Task item =>
Each line of the records below that holds "multi" should be copied out.

[Stored data]
^^^^^^^^^^^^^^^^

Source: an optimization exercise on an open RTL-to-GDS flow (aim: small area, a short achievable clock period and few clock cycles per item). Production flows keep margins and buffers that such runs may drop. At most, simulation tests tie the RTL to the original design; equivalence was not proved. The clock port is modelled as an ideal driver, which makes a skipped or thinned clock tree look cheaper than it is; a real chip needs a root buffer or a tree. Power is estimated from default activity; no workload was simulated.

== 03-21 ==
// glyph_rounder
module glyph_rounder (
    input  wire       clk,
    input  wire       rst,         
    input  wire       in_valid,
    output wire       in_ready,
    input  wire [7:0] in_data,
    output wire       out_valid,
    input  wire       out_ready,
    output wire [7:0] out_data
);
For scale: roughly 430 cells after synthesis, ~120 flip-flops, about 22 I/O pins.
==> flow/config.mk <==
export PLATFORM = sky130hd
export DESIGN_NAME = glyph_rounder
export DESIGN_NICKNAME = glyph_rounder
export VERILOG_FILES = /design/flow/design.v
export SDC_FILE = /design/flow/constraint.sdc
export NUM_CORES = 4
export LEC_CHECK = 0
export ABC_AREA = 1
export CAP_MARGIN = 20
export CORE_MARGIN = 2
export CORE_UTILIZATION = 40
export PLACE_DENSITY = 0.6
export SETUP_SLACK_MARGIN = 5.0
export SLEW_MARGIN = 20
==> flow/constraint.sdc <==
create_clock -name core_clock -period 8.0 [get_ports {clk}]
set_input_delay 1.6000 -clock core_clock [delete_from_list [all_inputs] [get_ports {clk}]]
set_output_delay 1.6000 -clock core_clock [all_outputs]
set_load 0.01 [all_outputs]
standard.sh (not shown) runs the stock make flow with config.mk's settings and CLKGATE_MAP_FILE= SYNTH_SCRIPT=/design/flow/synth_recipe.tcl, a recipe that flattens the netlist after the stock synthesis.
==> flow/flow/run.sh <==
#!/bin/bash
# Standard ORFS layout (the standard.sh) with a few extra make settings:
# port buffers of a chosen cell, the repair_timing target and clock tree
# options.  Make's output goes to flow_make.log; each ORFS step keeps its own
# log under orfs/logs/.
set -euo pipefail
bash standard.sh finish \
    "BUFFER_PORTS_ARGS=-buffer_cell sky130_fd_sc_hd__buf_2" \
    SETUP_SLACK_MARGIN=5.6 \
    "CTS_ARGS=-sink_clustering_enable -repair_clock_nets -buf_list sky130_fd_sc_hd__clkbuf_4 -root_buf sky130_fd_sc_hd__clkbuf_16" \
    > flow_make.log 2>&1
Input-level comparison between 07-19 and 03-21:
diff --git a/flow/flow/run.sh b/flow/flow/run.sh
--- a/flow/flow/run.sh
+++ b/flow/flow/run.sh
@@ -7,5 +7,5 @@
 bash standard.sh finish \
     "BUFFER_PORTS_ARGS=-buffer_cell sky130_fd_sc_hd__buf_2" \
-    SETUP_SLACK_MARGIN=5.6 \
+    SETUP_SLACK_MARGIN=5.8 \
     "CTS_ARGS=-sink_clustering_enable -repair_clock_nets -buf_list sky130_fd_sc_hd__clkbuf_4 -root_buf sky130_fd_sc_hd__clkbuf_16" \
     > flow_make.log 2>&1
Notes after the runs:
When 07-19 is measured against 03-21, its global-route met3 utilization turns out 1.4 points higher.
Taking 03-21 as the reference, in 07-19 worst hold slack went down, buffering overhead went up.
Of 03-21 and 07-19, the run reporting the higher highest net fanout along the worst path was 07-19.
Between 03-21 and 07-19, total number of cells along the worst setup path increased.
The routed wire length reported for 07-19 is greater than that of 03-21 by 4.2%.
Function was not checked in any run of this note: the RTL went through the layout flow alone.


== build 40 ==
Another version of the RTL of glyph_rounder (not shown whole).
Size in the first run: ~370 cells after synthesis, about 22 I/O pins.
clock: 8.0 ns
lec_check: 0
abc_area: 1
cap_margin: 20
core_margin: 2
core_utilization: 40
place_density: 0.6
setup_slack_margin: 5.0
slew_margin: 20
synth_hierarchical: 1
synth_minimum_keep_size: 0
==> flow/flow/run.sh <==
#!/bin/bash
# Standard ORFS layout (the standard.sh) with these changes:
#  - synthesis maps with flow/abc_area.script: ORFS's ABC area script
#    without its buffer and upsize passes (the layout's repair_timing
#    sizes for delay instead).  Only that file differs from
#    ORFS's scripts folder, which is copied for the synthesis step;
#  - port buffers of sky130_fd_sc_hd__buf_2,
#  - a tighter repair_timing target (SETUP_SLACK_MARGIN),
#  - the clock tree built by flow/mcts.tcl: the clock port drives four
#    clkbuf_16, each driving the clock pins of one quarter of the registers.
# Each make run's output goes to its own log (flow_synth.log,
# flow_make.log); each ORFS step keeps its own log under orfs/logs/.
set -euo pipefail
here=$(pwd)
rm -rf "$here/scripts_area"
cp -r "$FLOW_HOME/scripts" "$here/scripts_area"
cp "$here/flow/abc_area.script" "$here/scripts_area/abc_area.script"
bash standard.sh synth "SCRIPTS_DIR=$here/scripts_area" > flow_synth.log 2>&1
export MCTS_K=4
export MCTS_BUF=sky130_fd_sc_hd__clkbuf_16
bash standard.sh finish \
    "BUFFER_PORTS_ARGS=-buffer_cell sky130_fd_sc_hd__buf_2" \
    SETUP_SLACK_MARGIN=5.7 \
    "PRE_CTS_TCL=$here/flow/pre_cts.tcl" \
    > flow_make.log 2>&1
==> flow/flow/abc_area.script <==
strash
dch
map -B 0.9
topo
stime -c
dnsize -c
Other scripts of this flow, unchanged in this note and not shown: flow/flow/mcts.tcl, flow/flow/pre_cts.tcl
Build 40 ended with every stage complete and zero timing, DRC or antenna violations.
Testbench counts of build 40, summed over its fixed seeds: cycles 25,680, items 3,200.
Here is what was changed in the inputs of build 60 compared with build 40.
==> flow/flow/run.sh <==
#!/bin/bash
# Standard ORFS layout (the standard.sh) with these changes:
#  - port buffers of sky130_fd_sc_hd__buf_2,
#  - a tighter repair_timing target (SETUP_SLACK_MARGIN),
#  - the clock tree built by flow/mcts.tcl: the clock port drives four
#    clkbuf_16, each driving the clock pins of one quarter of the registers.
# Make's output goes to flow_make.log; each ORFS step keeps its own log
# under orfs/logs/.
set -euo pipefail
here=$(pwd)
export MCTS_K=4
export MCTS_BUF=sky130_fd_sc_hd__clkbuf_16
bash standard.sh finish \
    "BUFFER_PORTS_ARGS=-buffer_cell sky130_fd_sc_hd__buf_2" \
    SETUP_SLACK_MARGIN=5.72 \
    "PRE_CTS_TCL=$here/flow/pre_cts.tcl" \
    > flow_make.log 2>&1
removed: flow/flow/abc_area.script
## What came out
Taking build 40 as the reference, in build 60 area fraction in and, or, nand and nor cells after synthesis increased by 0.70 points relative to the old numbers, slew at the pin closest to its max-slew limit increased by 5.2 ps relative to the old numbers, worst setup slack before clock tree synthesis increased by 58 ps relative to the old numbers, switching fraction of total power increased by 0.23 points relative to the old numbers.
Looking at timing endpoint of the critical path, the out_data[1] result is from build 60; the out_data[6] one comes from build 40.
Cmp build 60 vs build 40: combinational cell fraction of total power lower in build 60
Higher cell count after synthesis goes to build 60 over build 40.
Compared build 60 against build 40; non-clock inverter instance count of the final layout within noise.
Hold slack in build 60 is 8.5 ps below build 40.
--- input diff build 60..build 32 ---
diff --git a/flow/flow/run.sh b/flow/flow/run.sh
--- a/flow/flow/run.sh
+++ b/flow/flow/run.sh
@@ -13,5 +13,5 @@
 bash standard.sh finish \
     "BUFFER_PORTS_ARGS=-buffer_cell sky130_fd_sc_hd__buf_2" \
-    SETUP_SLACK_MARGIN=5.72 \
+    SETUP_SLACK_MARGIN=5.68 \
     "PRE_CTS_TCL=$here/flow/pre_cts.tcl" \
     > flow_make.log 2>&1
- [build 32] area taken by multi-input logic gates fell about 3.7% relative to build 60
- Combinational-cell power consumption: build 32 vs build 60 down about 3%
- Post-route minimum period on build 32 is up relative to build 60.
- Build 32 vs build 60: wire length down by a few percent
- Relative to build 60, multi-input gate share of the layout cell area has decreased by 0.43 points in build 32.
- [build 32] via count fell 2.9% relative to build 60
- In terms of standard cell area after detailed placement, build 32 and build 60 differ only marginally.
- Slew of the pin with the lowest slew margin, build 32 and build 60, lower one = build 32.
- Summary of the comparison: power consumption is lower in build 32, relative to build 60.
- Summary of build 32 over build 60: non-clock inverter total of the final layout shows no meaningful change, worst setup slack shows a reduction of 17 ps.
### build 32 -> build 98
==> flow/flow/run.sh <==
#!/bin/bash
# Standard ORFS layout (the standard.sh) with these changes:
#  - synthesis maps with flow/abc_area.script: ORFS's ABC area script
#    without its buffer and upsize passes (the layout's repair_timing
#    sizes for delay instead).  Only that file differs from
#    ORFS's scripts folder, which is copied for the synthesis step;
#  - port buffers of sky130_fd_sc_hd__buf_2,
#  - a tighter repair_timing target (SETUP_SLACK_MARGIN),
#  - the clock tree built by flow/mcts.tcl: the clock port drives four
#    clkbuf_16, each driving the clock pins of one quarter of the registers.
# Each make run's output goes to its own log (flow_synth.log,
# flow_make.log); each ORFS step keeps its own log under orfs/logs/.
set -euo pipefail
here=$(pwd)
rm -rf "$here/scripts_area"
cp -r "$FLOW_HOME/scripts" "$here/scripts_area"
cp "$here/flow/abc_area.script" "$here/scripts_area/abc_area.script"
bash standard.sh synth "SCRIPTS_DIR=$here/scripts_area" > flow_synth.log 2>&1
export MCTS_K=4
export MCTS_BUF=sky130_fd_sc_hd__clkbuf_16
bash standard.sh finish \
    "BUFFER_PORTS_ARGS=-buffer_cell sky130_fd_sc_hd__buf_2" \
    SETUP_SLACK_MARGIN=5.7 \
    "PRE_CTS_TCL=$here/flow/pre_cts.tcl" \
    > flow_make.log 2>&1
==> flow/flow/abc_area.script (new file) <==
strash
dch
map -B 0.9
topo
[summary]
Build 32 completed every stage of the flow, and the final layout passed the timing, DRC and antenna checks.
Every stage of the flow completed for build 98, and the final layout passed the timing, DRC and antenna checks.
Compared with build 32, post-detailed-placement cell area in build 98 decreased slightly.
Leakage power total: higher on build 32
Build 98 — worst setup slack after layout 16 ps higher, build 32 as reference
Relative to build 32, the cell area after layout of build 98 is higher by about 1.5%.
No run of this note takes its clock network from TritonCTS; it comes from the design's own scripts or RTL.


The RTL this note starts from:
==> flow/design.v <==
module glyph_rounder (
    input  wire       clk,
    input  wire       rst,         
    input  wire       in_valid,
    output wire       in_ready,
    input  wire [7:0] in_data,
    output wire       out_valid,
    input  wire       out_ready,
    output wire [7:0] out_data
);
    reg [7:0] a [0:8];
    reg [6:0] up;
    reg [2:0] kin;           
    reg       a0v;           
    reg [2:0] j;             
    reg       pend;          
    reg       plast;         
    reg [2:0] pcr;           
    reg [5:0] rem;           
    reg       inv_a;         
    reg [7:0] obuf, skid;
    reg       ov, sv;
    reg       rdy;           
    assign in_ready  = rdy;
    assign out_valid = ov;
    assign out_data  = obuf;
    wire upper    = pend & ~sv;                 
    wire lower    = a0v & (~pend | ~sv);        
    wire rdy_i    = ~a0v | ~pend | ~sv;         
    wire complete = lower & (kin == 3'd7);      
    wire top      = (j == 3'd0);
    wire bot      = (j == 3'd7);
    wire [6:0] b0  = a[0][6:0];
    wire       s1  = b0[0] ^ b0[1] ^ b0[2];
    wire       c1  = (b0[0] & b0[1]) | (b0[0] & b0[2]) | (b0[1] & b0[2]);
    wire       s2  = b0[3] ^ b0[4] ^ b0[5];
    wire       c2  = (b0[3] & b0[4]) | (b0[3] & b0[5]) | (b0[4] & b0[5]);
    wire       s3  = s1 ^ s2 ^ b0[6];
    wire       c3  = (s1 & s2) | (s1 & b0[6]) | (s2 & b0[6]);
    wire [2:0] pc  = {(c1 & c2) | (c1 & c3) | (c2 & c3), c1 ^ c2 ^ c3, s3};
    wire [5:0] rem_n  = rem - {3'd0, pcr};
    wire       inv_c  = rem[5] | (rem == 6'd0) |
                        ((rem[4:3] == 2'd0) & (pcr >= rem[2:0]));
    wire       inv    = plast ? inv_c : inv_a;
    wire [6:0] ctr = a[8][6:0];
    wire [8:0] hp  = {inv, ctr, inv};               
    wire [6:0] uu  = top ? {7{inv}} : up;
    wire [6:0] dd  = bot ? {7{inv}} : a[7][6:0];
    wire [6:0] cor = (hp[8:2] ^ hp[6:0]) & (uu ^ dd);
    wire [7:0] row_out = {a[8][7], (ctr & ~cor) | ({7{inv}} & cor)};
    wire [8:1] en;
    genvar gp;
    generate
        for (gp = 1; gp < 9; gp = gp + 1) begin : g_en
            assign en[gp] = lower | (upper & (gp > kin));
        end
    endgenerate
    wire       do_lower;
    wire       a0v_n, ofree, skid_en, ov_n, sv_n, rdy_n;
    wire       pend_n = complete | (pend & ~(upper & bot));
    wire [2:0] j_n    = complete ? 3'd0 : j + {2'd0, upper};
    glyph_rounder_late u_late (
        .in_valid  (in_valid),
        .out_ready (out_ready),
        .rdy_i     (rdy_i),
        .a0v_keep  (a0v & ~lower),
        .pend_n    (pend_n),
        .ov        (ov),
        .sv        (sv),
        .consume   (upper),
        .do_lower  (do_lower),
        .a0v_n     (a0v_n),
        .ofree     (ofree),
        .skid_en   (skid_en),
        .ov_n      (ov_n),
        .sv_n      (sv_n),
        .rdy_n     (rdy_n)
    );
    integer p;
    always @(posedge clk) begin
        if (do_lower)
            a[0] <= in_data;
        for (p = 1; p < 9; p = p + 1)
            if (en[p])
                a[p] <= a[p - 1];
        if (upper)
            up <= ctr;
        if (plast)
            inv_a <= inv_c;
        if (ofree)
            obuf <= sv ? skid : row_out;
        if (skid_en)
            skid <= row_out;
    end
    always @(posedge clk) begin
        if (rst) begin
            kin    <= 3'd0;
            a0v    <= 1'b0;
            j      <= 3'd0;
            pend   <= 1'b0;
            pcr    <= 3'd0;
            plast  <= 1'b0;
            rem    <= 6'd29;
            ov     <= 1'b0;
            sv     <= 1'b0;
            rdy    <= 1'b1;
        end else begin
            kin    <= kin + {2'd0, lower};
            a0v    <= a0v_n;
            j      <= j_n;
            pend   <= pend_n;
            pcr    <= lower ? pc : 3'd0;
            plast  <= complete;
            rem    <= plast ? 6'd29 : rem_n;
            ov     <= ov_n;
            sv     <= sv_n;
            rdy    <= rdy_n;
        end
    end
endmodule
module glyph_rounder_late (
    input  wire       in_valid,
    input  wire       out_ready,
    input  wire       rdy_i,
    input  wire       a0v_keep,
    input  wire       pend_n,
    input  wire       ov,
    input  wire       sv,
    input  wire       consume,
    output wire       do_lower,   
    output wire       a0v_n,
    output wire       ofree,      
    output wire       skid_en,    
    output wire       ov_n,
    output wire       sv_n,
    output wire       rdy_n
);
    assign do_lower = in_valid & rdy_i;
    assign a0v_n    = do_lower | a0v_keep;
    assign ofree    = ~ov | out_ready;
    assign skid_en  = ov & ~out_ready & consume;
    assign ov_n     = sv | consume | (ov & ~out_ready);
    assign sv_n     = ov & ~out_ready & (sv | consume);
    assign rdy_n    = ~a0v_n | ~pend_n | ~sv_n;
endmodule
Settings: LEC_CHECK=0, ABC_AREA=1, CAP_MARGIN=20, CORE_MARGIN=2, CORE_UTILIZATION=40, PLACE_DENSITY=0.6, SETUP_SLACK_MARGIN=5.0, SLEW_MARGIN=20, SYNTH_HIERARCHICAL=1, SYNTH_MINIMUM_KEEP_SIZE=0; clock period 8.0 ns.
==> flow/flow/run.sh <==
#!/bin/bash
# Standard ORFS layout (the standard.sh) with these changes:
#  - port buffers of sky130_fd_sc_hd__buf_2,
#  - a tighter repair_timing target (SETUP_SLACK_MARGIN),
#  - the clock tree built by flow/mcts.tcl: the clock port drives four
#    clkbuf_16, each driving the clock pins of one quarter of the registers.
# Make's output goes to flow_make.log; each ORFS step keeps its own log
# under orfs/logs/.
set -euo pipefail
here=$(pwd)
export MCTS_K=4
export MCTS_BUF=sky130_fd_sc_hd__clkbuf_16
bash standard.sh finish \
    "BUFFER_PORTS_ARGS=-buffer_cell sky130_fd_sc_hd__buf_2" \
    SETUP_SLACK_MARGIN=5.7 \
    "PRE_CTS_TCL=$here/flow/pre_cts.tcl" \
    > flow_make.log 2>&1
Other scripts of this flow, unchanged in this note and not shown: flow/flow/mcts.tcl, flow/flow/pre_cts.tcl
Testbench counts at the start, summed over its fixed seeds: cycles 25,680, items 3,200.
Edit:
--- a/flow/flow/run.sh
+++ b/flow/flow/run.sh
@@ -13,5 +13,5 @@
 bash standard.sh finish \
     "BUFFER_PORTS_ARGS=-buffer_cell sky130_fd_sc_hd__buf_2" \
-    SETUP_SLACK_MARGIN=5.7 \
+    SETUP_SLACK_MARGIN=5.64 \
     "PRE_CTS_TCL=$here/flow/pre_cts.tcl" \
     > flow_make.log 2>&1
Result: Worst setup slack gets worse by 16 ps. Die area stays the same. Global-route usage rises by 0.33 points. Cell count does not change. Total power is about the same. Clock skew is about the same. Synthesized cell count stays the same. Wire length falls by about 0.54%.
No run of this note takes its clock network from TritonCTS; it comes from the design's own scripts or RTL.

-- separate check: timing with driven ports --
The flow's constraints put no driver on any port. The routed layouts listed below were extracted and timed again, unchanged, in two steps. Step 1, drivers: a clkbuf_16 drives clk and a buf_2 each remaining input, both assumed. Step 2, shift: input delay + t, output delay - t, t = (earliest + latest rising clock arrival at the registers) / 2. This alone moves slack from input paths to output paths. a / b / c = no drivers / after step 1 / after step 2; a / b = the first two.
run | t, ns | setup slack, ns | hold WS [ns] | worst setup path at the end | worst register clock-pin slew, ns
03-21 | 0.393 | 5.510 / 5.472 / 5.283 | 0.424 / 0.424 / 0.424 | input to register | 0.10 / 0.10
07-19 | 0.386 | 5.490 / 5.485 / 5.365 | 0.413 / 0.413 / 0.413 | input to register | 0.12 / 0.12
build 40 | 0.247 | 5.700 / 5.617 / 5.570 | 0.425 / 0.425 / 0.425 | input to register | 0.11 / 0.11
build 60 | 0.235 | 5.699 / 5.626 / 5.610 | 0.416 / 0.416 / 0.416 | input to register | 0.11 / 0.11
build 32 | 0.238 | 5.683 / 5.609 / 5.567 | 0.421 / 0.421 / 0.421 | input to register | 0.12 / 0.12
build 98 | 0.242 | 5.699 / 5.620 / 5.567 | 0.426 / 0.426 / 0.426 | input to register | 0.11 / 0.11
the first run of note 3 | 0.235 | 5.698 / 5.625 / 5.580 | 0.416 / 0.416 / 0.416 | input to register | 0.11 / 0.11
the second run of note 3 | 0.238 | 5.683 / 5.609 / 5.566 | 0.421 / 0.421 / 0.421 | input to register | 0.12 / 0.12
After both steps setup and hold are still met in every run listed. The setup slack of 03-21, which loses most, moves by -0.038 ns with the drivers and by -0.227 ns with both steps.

^^^^^^^^^^^^^^^^

Response area =>
- [build 32] area taken by multi-input logic gates fell about 3.7% relative to build 60
- Relative to build 60, multi-input gate share of the layout cell area has decreased by 0.43 points in build 32.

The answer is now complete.